When my hook procedure receives a WM_SIZING message, it executes another internal procedure, which is supposed to use GDI+ to draw something on the window’s client DC. Using standard GDI works. However, GDI+ (which I need to use) does not work: the Graphics::Graphics(HDC) constructor causes the any program to crash as soon as I try to resize the window.

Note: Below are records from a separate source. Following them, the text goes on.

### src/rtl/sem_pkg.sv
package sem_pkg;
  localparam int unsigned DATA_W = 32;
  localparam int unsigned KEY_W  = 16;
  localparam int unsigned CODE_W = 2;
  localparam int unsigned NUM_MST = 2;

  typedef enum logic [CODE_W-1:0] {
    OWN_NONE = 2'd0,
    OWN_B    = 2'd1,
    OWN_A    = 2'd2,
    OWN_BAD  = 2'd3
  } owner_e;

  typedef struct packed {
    logic claim;
    logic rel;
  } req_t;
endpackage
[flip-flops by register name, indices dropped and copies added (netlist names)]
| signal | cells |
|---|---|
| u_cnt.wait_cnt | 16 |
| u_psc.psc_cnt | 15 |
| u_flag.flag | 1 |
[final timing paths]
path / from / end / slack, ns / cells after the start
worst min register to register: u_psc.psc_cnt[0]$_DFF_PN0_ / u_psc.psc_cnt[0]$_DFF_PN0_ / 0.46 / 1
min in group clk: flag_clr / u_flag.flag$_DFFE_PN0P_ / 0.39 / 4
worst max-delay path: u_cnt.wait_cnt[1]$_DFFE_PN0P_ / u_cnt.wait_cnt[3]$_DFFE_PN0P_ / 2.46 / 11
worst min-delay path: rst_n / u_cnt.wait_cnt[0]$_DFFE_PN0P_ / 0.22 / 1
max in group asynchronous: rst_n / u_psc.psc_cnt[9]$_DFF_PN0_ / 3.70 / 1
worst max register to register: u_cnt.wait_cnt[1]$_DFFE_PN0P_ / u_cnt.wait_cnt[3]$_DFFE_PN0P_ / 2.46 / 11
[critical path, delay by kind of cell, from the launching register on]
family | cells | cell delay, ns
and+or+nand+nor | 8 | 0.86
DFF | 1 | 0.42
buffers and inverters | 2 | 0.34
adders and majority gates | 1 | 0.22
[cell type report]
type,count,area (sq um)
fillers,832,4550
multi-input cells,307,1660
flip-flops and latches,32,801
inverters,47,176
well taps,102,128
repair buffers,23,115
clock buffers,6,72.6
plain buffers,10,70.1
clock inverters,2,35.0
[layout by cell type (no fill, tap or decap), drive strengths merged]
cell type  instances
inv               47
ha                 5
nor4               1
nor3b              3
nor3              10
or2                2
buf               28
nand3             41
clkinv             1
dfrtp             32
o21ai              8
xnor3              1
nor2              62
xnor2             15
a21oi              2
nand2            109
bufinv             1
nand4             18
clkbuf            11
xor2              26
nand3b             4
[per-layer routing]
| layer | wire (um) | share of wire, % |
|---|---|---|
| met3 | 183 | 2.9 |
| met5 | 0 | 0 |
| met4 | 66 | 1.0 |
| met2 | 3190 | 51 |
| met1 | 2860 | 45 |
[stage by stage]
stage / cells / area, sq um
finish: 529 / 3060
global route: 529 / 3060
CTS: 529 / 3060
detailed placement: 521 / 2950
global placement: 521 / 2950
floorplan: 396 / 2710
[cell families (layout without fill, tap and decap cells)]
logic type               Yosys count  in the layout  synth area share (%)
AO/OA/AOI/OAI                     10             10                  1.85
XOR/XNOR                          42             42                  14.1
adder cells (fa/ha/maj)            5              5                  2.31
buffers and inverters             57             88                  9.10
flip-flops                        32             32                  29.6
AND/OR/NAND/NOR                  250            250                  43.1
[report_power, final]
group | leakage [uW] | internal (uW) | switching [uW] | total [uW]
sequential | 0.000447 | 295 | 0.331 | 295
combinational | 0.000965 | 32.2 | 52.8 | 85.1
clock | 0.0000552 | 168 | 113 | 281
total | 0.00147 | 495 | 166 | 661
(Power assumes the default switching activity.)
### src/rtl/codec_clkgen_pkg.sv
package codec_clkgen_pkg;

    localparam int CTRL_W = 8;   // control word width
    localparam int MCNT_W = 3;   // master stage counter width (ratio up to 5)
    localparam int SCNT_W = 3;   // serial stage counter width (ratio up to 8)
    localparam int FCNT_W = 11;  // sample stage counter width (ratio up to 2048)
    localparam int CFG_W  = 7;   // bits of the control word that affect timing

    // Live divider selects; packed so that bits 6:4, 3:2 and 1:0 of the word line up.
    typedef struct packed {
        logic [2:0] mdiv;
        logic [1:0] sdiv;
        logic [1:0] rate;
    } clk_cfg_t;

    function automatic logic [MCNT_W-1:0] mdiv_ratio(input logic [2:0] code);
        logic [MCNT_W-1:0] r;
        case (code)
            3'd0, 3'd1, 3'd2, 3'd3, 3'd4: r = MCNT_W'(code) + 1'b1;
            default:                      r = MCNT_W'(1);
        endcase
        return r;
    endfunction

    function automatic logic [SCNT_W:0] ser_ratio(input logic [1:0] code);
        logic [SCNT_W:0] top;
        top = (SCNT_W+1)'(1) << SCNT_W;
        return top >> code;
    endfunction

    function automatic logic [FCNT_W:0] smp_ratio(input logic [1:0] code);
        logic [FCNT_W:0] top;
        top = (FCNT_W+1)'(1) << FCNT_W;
        return top >> code;
    endfunction

endpackage

### src/rtl/codec_clkgen_cfg.sv
module codec_clkgen_cfg
    import codec_clkgen_pkg::*;
(
    input  logic              clk,
    input  logic              rst_n,
    input  logic              wr_en,
    input  logic [CTRL_W-1:0] wr_data,
    input  logic              apply_en,
    output clk_cfg_t          cfg_o,
    output logic              restart_m_o,
    output logic              restart_p_o
);

    typedef struct packed {
        logic [CTRL_W-1:0] ctrl;
        logic [CTRL_W-1:0] pend;
        logic              vld;
    } cfg_state_t;

    cfg_state_t s_d, s_q;
    logic       do_apply;

    always_comb begin
        s_d      = s_q;
        do_apply = apply_en && s_q.vld;
        if (do_apply) begin
            s_d.ctrl = s_q.pend;
        end
        if (wr_en) begin
            s_d.pend = wr_data;
        end
        s_d.vld = do_apply ? wr_en : (s_q.vld || wr_en);
    end

    always_ff @(posedge clk or negedge rst_n) begin
        if (!rst_n) begin
            s_q <= '0;
        end else begin
            s_q <= s_d;
        end
    end

    assign cfg_o       = clk_cfg_t'(s_q.ctrl[CFG_W-1:0]);
    assign restart_m_o = do_apply && (s_q.pend[CFG_W-1:4] != s_q.ctrl[CFG_W-1:4]);
    assign restart_p_o = do_apply && (s_q.pend[CFG_W-1:0] != s_q.ctrl[CFG_W-1:0]);

    // the live word only moves after a falling serial event
    a_r8_ctrl_moves_on_fall: assert property (@(posedge clk) disable iff (!rst_n)
        !$stable(s_q.ctrl) |-> $past(apply_en));

    // an unchanged timing field never restarts the chain
    a_r10_no_restart_same: assert property (@(posedge clk) disable iff (!rst_n)
        (restart_p_o || restart_m_o) |=> !$stable(s_q.ctrl[CFG_W-1:0]));

endmodule

### src/rtl/codec_clkgen_mdiv.sv
module codec_clkgen_mdiv
    import codec_clkgen_pkg::*;
(
    input  logic       clk,
    input  logic       rst_n,
    input  logic [2:0] code,
    input  logic       restart,
    output logic       tick_o
);

    typedef struct packed {
        logic [MCNT_W-1:0] cnt;
    } mdiv_state_t;

    mdiv_state_t       s_d, s_q;
    logic [MCNT_W-1:0] ratio;

    always_comb begin
        s_d   = s_q;
        ratio = mdiv_ratio(code);
        if (restart) begin
            s_d.cnt = '0;
        end else if (s_q.cnt >= ratio - 1'b1) begin
            s_d.cnt = '0;
        end else begin
            s_d.cnt = s_q.cnt + 1'b1;
        end
    end

    always_ff @(posedge clk or negedge rst_n) begin
        if (!rst_n) begin
            s_q <= '0;
        end else begin
            s_q <= s_d;
        end
    end

    assign tick_o = (s_q.cnt == '0);

    // the phase never leaves the selected ratio
    a_r2_cnt_in_range: assert property (@(posedge clk) disable iff (!rst_n)
        s_q.cnt < mdiv_ratio(code));

    // a master restart yields a tick in the very next cycle
    a_r9_master_restart: assert property (@(posedge clk) disable iff (!rst_n)
        restart |=> tick_o);

endmodule

### src/rtl/codec_clkgen_phase.sv
module codec_clkgen_phase
    import codec_clkgen_pkg::*;
(
    input  logic       clk,
    input  logic       rst_n,
    input  logic       tick,
    input  logic [1:0] sdiv,
    input  logic [1:0] rate,
    input  logic       restart,
    output logic       rise_o,
    output logic       fall_o,
    output logic       strobe_o,
    output logic       sclk_o
);

    typedef struct packed {
        logic [SCNT_W-1:0] sc;
        logic [FCNT_W-1:0] fc;
        logic              sclk;
    } phase_state_t;

    phase_state_t      s_d, s_q;
    logic [SCNT_W:0]   d_ratio;
    logic [SCNT_W:0]   d_half;
    logic [FCNT_W:0]   m_ratio;

    always_comb begin
        d_ratio  = ser_ratio(sdiv);
        d_half   = d_ratio >> 1;
        m_ratio  = smp_ratio(rate);
        rise_o   = tick && (s_q.sc == '0);
        fall_o   = tick && ({1'b0, s_q.sc} == d_half);
        strobe_o = tick && (s_q.fc == '0);

        s_d = s_q;
        if (rise_o) begin
            s_d.sclk = 1'b1;
        end else if (fall_o) begin
            s_d.sclk = 1'b0;
        end
        if (restart) begin
            s_d.sc = '0;
            s_d.fc = '0;
        end else if (tick) begin
            s_d.sc = ({1'b0, s_q.sc} >= d_ratio - 1'b1) ? '0 : s_q.sc + 1'b1;
            s_d.fc = ({1'b0, s_q.fc} >= m_ratio - 1'b1) ? '0 : s_q.fc + 1'b1;
        end
    end

    always_ff @(posedge clk or negedge rst_n) begin
        if (!rst_n) begin
            s_q <= '0;
        end else begin
            s_q <= s_d;
        end
    end

    assign sclk_o = s_q.sclk;

    // frame strobe only on a serial rise
    a_r6_strobe_on_rise: assert property (@(posedge clk) disable iff (!rst_n)
        strobe_o |-> rise_o);

    // the serial level is high the cycle after a rise
    a_r7_high_after_rise: assert property (@(posedge clk) disable iff (!rst_n)
        rise_o |=> sclk_o);

    // serial phase stays inside the selected ratio
    a_r4_sc_in_range: assert property (@(posedge clk) disable iff (!rst_n)
        {1'b0, s_q.sc} < ser_ratio(sdiv));

    // a phase restart clears both downstream counters
    a_r9_phase_restart: assert property (@(posedge clk) disable iff (!rst_n)
        restart |=> (s_q.sc == '0 && s_q.fc == '0));

endmodule

### src/rtl/codec_clkgen.sv
module codec_clkgen
    import codec_clkgen_pkg::*;
(
    input  logic              clk,
    input  logic              rst_n,
    input  logic              wr_en,
    input  logic [CTRL_W-1:0] wr_data,
    output logic              mclk_en_o,
    output logic              sclk_o,
    output logic              sclk_rise_o,
    output logic              sclk_fall_o,
    output logic              fs_strobe_o
);

    clk_cfg_t cfg;
    logic     restart_m;
    logic     restart_p;
    logic     dm_tick;
    logic     rise;
    logic     fall;
    logic     strobe;
    logic     sclk;

    codec_clkgen_cfg i_cfg (
        .clk         (clk),
        .rst_n       (rst_n),
        .wr_en       (wr_en),
        .wr_data     (wr_data),
        .apply_en    (fall),
        .cfg_o       (cfg),
        .restart_m_o (restart_m),
        .restart_p_o (restart_p)
    );

    codec_clkgen_mdiv i_mdiv (
        .clk     (clk),
        .rst_n   (rst_n),
        .code    (cfg.mdiv),
        .restart (restart_m),
        .tick_o  (dm_tick)
    );

    codec_clkgen_phase i_phase (
        .clk      (clk),
        .rst_n    (rst_n),
        .tick     (dm_tick),
        .sdiv     (cfg.sdiv),
        .rate     (cfg.rate),
        .restart  (restart_p),
        .rise_o   (rise),
        .fall_o   (fall),
        .strobe_o (strobe),
        .sclk_o   (sclk)
    );

    assign mclk_en_o   = dm_tick;
    assign sclk_o      = sclk;
    assign sclk_rise_o = rise;
    assign sclk_fall_o = fall;
    assign fs_strobe_o = strobe;

    // the serial and frame events only occur on an internal master tick
    a_r5_events_on_tick: assert property (@(posedge clk) disable iff (!rst_n)
        (sclk_rise_o || sclk_fall_o || fs_strobe_o) |-> mclk_en_o);

endmodule

### config.mk
export PLATFORM = sky130hd
export DESIGN_NAME = codec_clkgen
export DESIGN_NICKNAME = d
export VERILOG_FILES = /design/src/rtl/codec_clkgen_pkg.sv /design/src/rtl/codec_clkgen_cfg.sv /design/src/rtl/codec_clkgen_mdiv.sv /design/src/rtl/codec_clkgen_phase.sv /design/src/rtl/codec_clkgen.sv
export SDC_FILE = /design/constraint.sdc
export NUM_CORES = 1
export LEC_CHECK = 0
export BUFFER_PORTS_ARGS = -buffer_cell sky130_fd_sc_hd__buf_2
export CELL_PAD_IN_SITES_DETAIL_PLACEMENT = 0
export CELL_PAD_IN_SITES_GLOBAL_PLACEMENT = 1
export CORE_MARGIN = 4
export CORE_UTILIZATION = 30
export DETAILED_ROUTE_END_ITERATION = 6
export HOLD_SLACK_MARGIN = 0.03
export PLACE_DENSITY = 0.66
export RECOVER_POWER = 100
export SYNTH_ARGS = -nofsm -noshare
export SYNTH_HDL_FRONTEND = slang
export SYNTH_SLANG_ARGS = --single-unit
### constraint.sdc
create_clock -name clk -period 5 [get_ports clk]
set_input_delay 1 -clock clk [delete_from_list [all_inputs] [get_ports clk]]
set_output_delay 1 -clock clk [all_outputs]
set_load 0.01 [all_outputs]
==> impl_metrics.yaml <==
routing:
  drtPass1Iterations: 4
  postRouteAntennaNets: 0
  vias: 1679
  drc: 0
  wl_per_cell_um: 13.0
  viasPerCell: 4.95
  drt_iter0_markers: 124
  drt-total-wl_mm: 4.42
yosys:
  synth_top_family_by_area: "simple AND/OR/NAND/NOR gates"
  synth.area.mux_share_pct: 3.72
  synth_warnings: 0
  synth.distinct_cells: 40
  ys.flop_type: "dfrtp_1"
  syn_inst: 227
  syn-num-nets: 259
  synth.area.top_cells: "dfrtp_1 39%, ha_1 12%, nand2_1 6.7%"
  ys_ff_latch: 33
  post_synth.cell_area_avg_um2: 9.34
  synth-compound-area-share_pct: 13.7
  syn-cell-area_um2: 2120
  yosysSeqAreaShare_pct: 39.0
  synth_edf_count: 0
  synth-adder-area-share_pct: 12.4
  yosys.area_share.simple_pct: 22.1
  synth_top_area_share_pct: 39.0
  ys_async_sr_fraction_pct: 100
  synth_xor_area_share_pct: 4.13
  synth_area_leader_cell: "dfrtp_1"
sta:
  tns_ps: 0
  rsz0062_at_grt: "false"
  whs_ps: 470
  maxSlewViolCount: 34
  final_min_period_over_clock_period_pct: 69.4
  worst_slew_pin_slew_ps: 1830
  max_freq_mhz: 288
  setup_viol: 0
  period_needed_ps: 3470
  skew_ps: 8.13
  hold_viol: 0
  maxSlewHeadroom_pct: -22.3
floorplanning:
  core_um2: 6830
  start_util_pct: 31.0
  rows: 30
  io_pins: 16
  die_w_um: 92.1
  die-area_um2: 8470
  die_h_um: 92.1
critical_path:
  cp.arrival_ps: 3640
  critical_path.max_stage_delay_ps: 810
  startpoint_type: "flop"
  crit_start: "i_mdiv.s_q[0]$_DFF_PN0_"
  rrSetupSlack_ps: 1530
  worst-r2r-cell-count: 9
  worstSetupPathType: "reg -> reg"
  cp_num_cells: 9
  worstPathCellList: "inv_1 > ha_1 > nand2b_1 > clkbuf_1 > clkinv_1 > clkbuf_1 > nand4_1 > o211ai_1 > o311ai_0"
  cp.buffers_inverters: 4
  cpMaxStageDelayCell: "clkbuf_1"
  required_ps: 5170
  reg2reg_from: "i_mdiv.s_q[0]$_DFF_PN0_"
  crit_path_end: "i_phase.s_q[10]$_DFFE_PN0P_"
  end_kind: "flop"
  path_common_cell: "clkbuf_1"
  cp_top_family: "buffers and inverters"
  r2r_end: "i_phase.s_q[10]$_DFFE_PN0P_"
  worstPathMaxFanout: 25
place:
  dp_hpwl_mm: 3.07
  portBuffers: 14
  routabilityCongestion: 0.710
clock_tree:
  path_clk_slew_ps: 70
  cts-root-buf: "clkbuf_8"
  clk_path_buf_depth: 2
  cts_resized: 0
  cts_hold_buf: 0
  h-tree-depth: 2
  cts_setup_buffers: 0
  clkLatencyLatePin_ps: 290
  numCtsBuffers: 5
  cts_tree: "done"
  clkSinkCount: 33
power_and_ir_drop:
  peakVddDrop_v: 0.000272
  combPwrFrac_pct: 49.8
  p_sw_share_pct: 43.0
  seqPwrFrac_pct: 32.7
  power.density_nw_per_um2: 633
  pwr-share-clk_pct: 17.4
  p_sw_uw: 646
  total_leakage_power_uw: 0.00105
  internal_power_uw: 855
cells_and_area:
  nets: 274
  seqCellArea_um2: 826
  final_util_pct: 34.7
  multi_input_comb_area_um2: 1170
  area_delta_synth_final_pct: 11.8
  fillers: 733
  diodes: 0
  layout-drive-gt1-share_pct: 11.9
global_route:
  antenna_found_initial: 0
  grt_overflow: 0
  grt_pass1_vias: 1630
  grt_start_max_net_pins: 34
  gr-usage-all-layers_pct: 11.6
  grt_pass1_wl_mm: 7.93
status:
  violations: "capacitance limit, slew limit"
  run_status: "finished, violations left"
worst_hold_path:
  min_path_type: "reg -> reg"
flow_run:
  drv_cap: 1
-- registers in the layout (all words and copies together) (netlist names) --
register	count
i_cfg.cfg_o	7
i_cfg.s_q	8
i_mdiv.s_q	3
i_phase.s_q	14
i_phase.sclk_o	1
-- per-layer routing --
metal,vias up,track usage [%],part of all wire [%]
met5,-,0,0
met4,0,5.45,2.2
met3,10,2.46,3.6
met2,30,17.3,44
met1,810,15.8,50
li1,829,-,-
-- how the worst min path moves through the flow --
stage / slack [ps] / end / cells past startpoint / startpoint
2_1_floorplan: 430 / i_mdiv.s_q[0]$_DFF_PN0_ / 1 / i_mdiv.s_q[0]$_DFF_PN0_
3_3_place_gp: 450 / i_mdiv.s_q[0]$_DFF_PN0_ / 1 / i_mdiv.s_q[0]$_DFF_PN0_
6_report: 470 / i_mdiv.s_q[0]$_DFF_PN0_ / 1 / i_mdiv.s_q[0]$_DFF_PN0_
5_1_grt: 500 / i_mdiv.s_q[0]$_DFF_PN0_ / 1 / i_mdiv.s_q[0]$_DFF_PN0_
4_1_cts: 470 / i_mdiv.s_q[0]$_DFF_PN0_ / 1 / i_mdiv.s_q[0]$_DFF_PN0_
3_5_place_dp: 460 / i_mdiv.s_q[0]$_DFF_PN0_ / 1 / i_mdiv.s_q[0]$_DFF_PN0_
-- cell families after synthesis --
kind of cell             Yosys count
adder cells (fa/ha/maj)           21
AO/OA/AOI/OAI                     40
flip-flops                        33
XOR/XNOR                          10
AND/OR/NAND/NOR                   91
buffers and inverters             25
multiplexers                       7
-- through the flow --
stage                     std cells  worst slack, ps  area (µm²)  total power [µW]
after floorplan                 227             2680        2120              1100
after global placement          331             2520        2290              1270
after detailed placement        331             2510        2290              1290
after CTS                       339             2230        2400              1570
after global routing            339             1160        2370              1670
final                           339             1530        2370              1500
-- power by group through the flow --
stage | Sequential [µW] | Combinational [µW] | Clock (µW)
after floorplan | 457 | 643 | 0
after global placement | 495 | 779 | 0
after detailed placement | 496 | 790 | 0
after CTS | 493 | 798 | 274
after global routing | 511 | 875 | 285
final | 491 | 748 | 262
-- Yosys cell counts, drive strengths merged, types with 4 or more instances --
cell	instances
nand3	8
xnor2	10
o2111ai	5
ha	21
o211ai	13
clkbuf	4
inv	15
a21o	6
mux2	7
buf	5
nor2	11
o21ai	9
nand4	4
nor3	7
dfrtp	33
nand2	38
-- placed cells by master, fill, tap and decap left out, types with 2 or more instances in the layout --
cell type and instances:
nor4_1 2, or2_2 3, nor2b_1 3, ha_1 21
nand3_1 8, o311ai_0 3, clkbuf_8 6, o211ai_1 13
and4_1 2, mux2_2 7, buf_2 8, xnor2_1 10
clkbuf_1 9, nand2b_1 3, nor3_1 7, nor3b_1 2
o2111ai_1 5, and2_1 2, o21ai_0 8, dfrtp_1 33
inv_1 15, nand4_1 4, a21o_1 6, nor2_1 10
nand2_1 38
-- area by class of cell --
cell class	instances	area share (%)
Inverter	16	2.53
Clock inverter	1	1.27
Multi-Input combinational cell	169	49.4
Sequential cell	33	34.8
Clock buffer	7	3.64
Timing Repair Buffer	17	3.27
Tap cell	96	5.07
-- worst reg2reg max path: cells and delay by family (launching register included) --
family	cells	cell delay (ps)
AO/OA/AOI/OAI	2	670
flip-flops	1	370
adder cells (fa/ha/maj)	1	200
buffers and inverters	4	1350
AND/OR/NAND/NOR	2	760
No activity file was read; power rests on OpenSTA's default activity.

Here is a snippet of the code that causes the crash:

void myFaultyProcedure(HWND hWnd) {
    RECT wndRect;
    GetWindowRect(hWnd,&wndRect);
    unsigned int wndWidth=wndRect.right-wndRect.left;
    unsigned int wndHeight=wndRect.bottom-wndRect.top;
    HDC hDc;
    PAINTSTRUCT ps;
    ULONG_PTR gdiplusToken;
    GdiplusStartupInput gdiplusStartupInput;
    GdiplusStartup(&gdiplusToken,&gdiplusStartupInput,NULL);
    hDc=BeginPaint(hWnd,&ps);
    Graphics graphics(hDc); // I think that this causes the program to crash
    delete &graphics;
    EndPaint(hWnd,&ps);
    ReleaseDC(hWnd,hDc);
    GdiplusShutdown(gdiplusToken);
}

The code calculates the width and height of a given window, gets a DC, starts GDI+, creates a Graphics object, deletes the Graphics object, releases the DC, and shuts down GDI+. I cannot image why programs would crash because of these lines. Notepad and Windows Explorer both crash (The Windows Explorer window is in a separate process from the Windows Explorer Shell).

Thanks!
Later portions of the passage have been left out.